Copy the lines below that contain "cells".

──────────────────────────────

What follows belongs to an exercise in optimizing a design on an open flow for small area; a production flow would make more cautious choices. RTL that was checked went through simulation tests only; none was proved equivalent to the original. Power is estimated from default activity; no workload was simulated.

==> flow/design.v (excerpt) <==
module qpu_exec(
  input  clk,
  input  rst_n,
  input  i_valid,
  input  [31:0] i_ir,
  input  [31:0] i_pc,
  input  i_prdt_taken,
  input  [31:0] i_rs1,
  input  [31:0] i_rs2,
  input  [15:0] i_time,
  input  [11:0] i_qmr,
  input  [131:0] i_edata,
  input  [13:0] i_oprand,
  input  [47:0] i_tqgl_pre,
  input  [47:0] i_tqgl_cur,
  input  cmt_ready,
  input  cwbck_ready,
  input  qcwbck_ready,
  input  twbck_ready,
  input  ewbck_ready,
  output [5:0] o_rs1idx,
  output [5:0] o_rs2idx,
  output o_rs1en,
  output o_rs2en,
  output o_rs1x0,
  output o_rs2x0,
  output o_tqg,
  output o_bxx,
  output [31:0] o_bjp_imm,
  output o_ready,
  output cmt_valid,
  output [31:0] cmt_pc,
  output [31:0] cmt_imm,
  output cmt_bjp,
  output cmt_bjp_prdt,
  output cmt_bjp_rslv,
  output cwbck_valid,
  output [31:0] cwbck_data,
  output [5:0] cwbck_rdidx,
  output qcwbck_valid,
  output [31:0] qcwbck_data,
  output [5:0] qcwbck_rdidx,
  output twbck_valid,
  output [15:0] twbck_data,
  output ewbck_valid,
  output [131:0] ewbck_data,
  output [13:0] ewbck_oprand,
  output [47:0] ewbck_tqgl
  );
  wire [31:0] ir = i_ir;
  wire [4:0]  n_opc    = ir[4:0];
  wire [2:0]  n_f3     = ir[31:29];
  wire        n_q      = ir[0];
  wire        n_branch = (n_opc == 5'b11000);
  wire        n_opimm  = (n_opc == 5'b00010);
  wire        n_op     = (n_opc == 5'b01010);
  wire        n_qwait  = (n_opc == 5'b10010);
  wire        n_fmr    = (n_opc == 5'b11010);
  wire        n_smis   = (n_opc == 5'b00110);
  wire        n_meas   = &ir[9:1];            
  wire        n_pinz   = |n_f3;               
  wire n_arith = n_op | n_opimm;
  ...
Size: about 260 flip-flops, about 820 I/O pins, roughly 13,000 sq um of cells after synthesis.
Settings: LEC_CHECK=0, CAP_MARGIN=20, CORE_AREA=5 5 285 285, DIE_AREA=0 0 290 290, SLEW_MARGIN=20; clock period 12.0 ns.
standard.sh (not shown) runs the stock make flow with config.mk's settings and CLKGATE_MAP_FILE= SYNTH_SCRIPT=/design/flow/synth_recipe.tcl, a recipe that flattens the netlist after the stock synthesis.
==> flow/flow/run.sh <==
#!/bin/bash
# The standard layout (standard.sh), with two changes made through the
# ORFS variables it reads from the environment:
#  - port buffers use the smallest buffer cell (buf_1) instead of the one
#    buffer_ports picks by itself;
#  - clock tree: larger sink clusters on clkbuf_16 and no dummy loads.
set -euo pipefail
export BUFFER_PORTS_ARGS="-buffer_cell sky130_fd_sc_hd__buf_1"
export CTS_ARGS="-sink_clustering_enable -repair_clock_nets -dont_use_dummy_load -sink_clustering_size 22 -sink_clustering_max_diameter 150 -buf_list sky130_fd_sc_hd__clkbuf_16"
bash standard.sh > standard.log 2>&1
The first run finished with timing, DRC and antenna clean.
Next try:
--- a/flow/design.v
+++ b/flow/design.v
@@ -139,39 +139,35 @@
                                 | (i_edata[gi*9 +: 9] & {9{~n_pinz}});
       assign n_oprand[gi] = i_rs1[gi] | (~n_meas & (i_rs2[gi] | (i_oprand[gi] & ~n_pinz)));
     end
   endgenerate
   wire [47:0] n_tqgl = i_tqgl_cur | (i_tqgl_pre & {48{~n_pinz}});
   reg         r_valid;
-  reg  [31:1] r_ir_hi;
-  reg         r_ir0_n;                 
-  wire [31:0] r_ir = {r_ir_hi, ~r_ir0_n};
+  reg  [31:0] r_ir;
   reg  [31:0] r_pc;
   reg         r_prdt_taken;
   reg         r_cmt_ready;
   reg         r_cwbck_ready;
   reg         r_qcwbck_ready;
   reg         r_twbck_ready;
   reg         r_ewbck_ready;
   always @(posedge clk or negedge rst_n) begin
     if (rst_n == 1'b0) begin
       r_valid        <= 1'b0;
-      r_ir_hi        <= 31'd0;
-      r_ir0_n        <= 1'b1;
+      r_ir           <= 32'd0;
       r_pc           <= 32'd0;
       r_prdt_taken   <= 1'b0;
       r_cmt_ready    <= 1'b0;
       r_cwbck_ready  <= 1'b0;
       r_qcwbck_ready <= 1'b0;
       r_twbck_ready  <= 1'b0;
       r_ewbck_ready  <= 1'b0;
     end
     else begin
       r_valid        <= i_valid;
-      r_ir_hi        <= i_ir[31:1];
-      r_ir0_n        <= ~i_ir[0];
+      r_ir           <= i_ir;
       r_pc           <= i_pc;
       r_prdt_taken   <= i_prdt_taken;
       r_cmt_ready    <= cmt_ready;
       r_cwbck_ready  <= cwbck_ready;
       r_qcwbck_ready <= qcwbck_ready;
       r_twbck_ready  <= twbck_ready;
@@ -236,13 +232,13 @@
   assign cwbck_data  = ~(r_res_n | {32{~alu_def}});
   assign qcwbck_data = {{10{r_ir[31] & smis}}, ~(r_res_n[21:0] | {22{~smis}})};
   assign twbck_data  = ~(r_res_n[15:0] | {16{~ntp}});
   wire qi_n = ~(q & ~meas);
   assign ewbck_data   = {{2{~(r_oprand_n | {12{~meas}})}}, ~(r_edata_n | {108{qi_n}})};
   assign ewbck_oprand = {meas, meas, ~(r_oprand_n | {12{qi_n}})};
-  assign ewbck_tqgl   = ~({r_tqgl_n, r_res_n[31:16]} | {48{r_ir0_n}});
+  assign ewbck_tqgl   = ~({r_tqgl_n, r_res_n[31:16]} | {48{~q}});
   assign cwbck_rdidx  = {smis, r_ir[9:5]};
   assign qcwbck_rdidx = {smis, r_ir[9:5]};
   assign cmt_bjp      = branch;
   assign cmt_bjp_prdt = branch & r_prdt_taken;
   assign cmt_bjp_rslv = branch & ~f3[2] & ~r_res_n[0];
   wire rdwen = ~rd_x0 & ~branch & ~store & ~qwait & ~q;
After rerunning:
- setup slack improves by 200 ps
- fmax is higher by 2.1%
- synthesized cell count falls by 0.76%
- global-route usage is about the same
- routed wire length drops by 0.66%
- sequential power hardly moves

Another version of the RTL of qpu_exec (not shown whole).
Size: roughly 1600 cells after synthesis, about 14000 sq um of cells after synthesis.
Settings: LEC_CHECK=0, CAP_MARGIN=20, CORE_MARGIN=2, CORE_UTILIZATION=30, SLEW_MARGIN=20; clock period 12.0 ns.
run.sh (not shown) runs the stock make flow with config.mk's settings and CLKGATE_MAP_FILE= SYNTH_SCRIPT=/design/flow/synth_recipe.tcl, a recipe that flattens the netlist after the stock synthesis.
Stock flow here: none of the scripts above is used.
The starting point ended with an error in I/O pin placement, error PPL-0024.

──────────────────────────────

EXERCISE RESULT =>
Size: about 260 flip-flops, about 820 I/O pins, roughly 13,000 sq um of cells after synthesis.
Size: roughly 1600 cells after synthesis, about 14000 sq um of cells after synthesis.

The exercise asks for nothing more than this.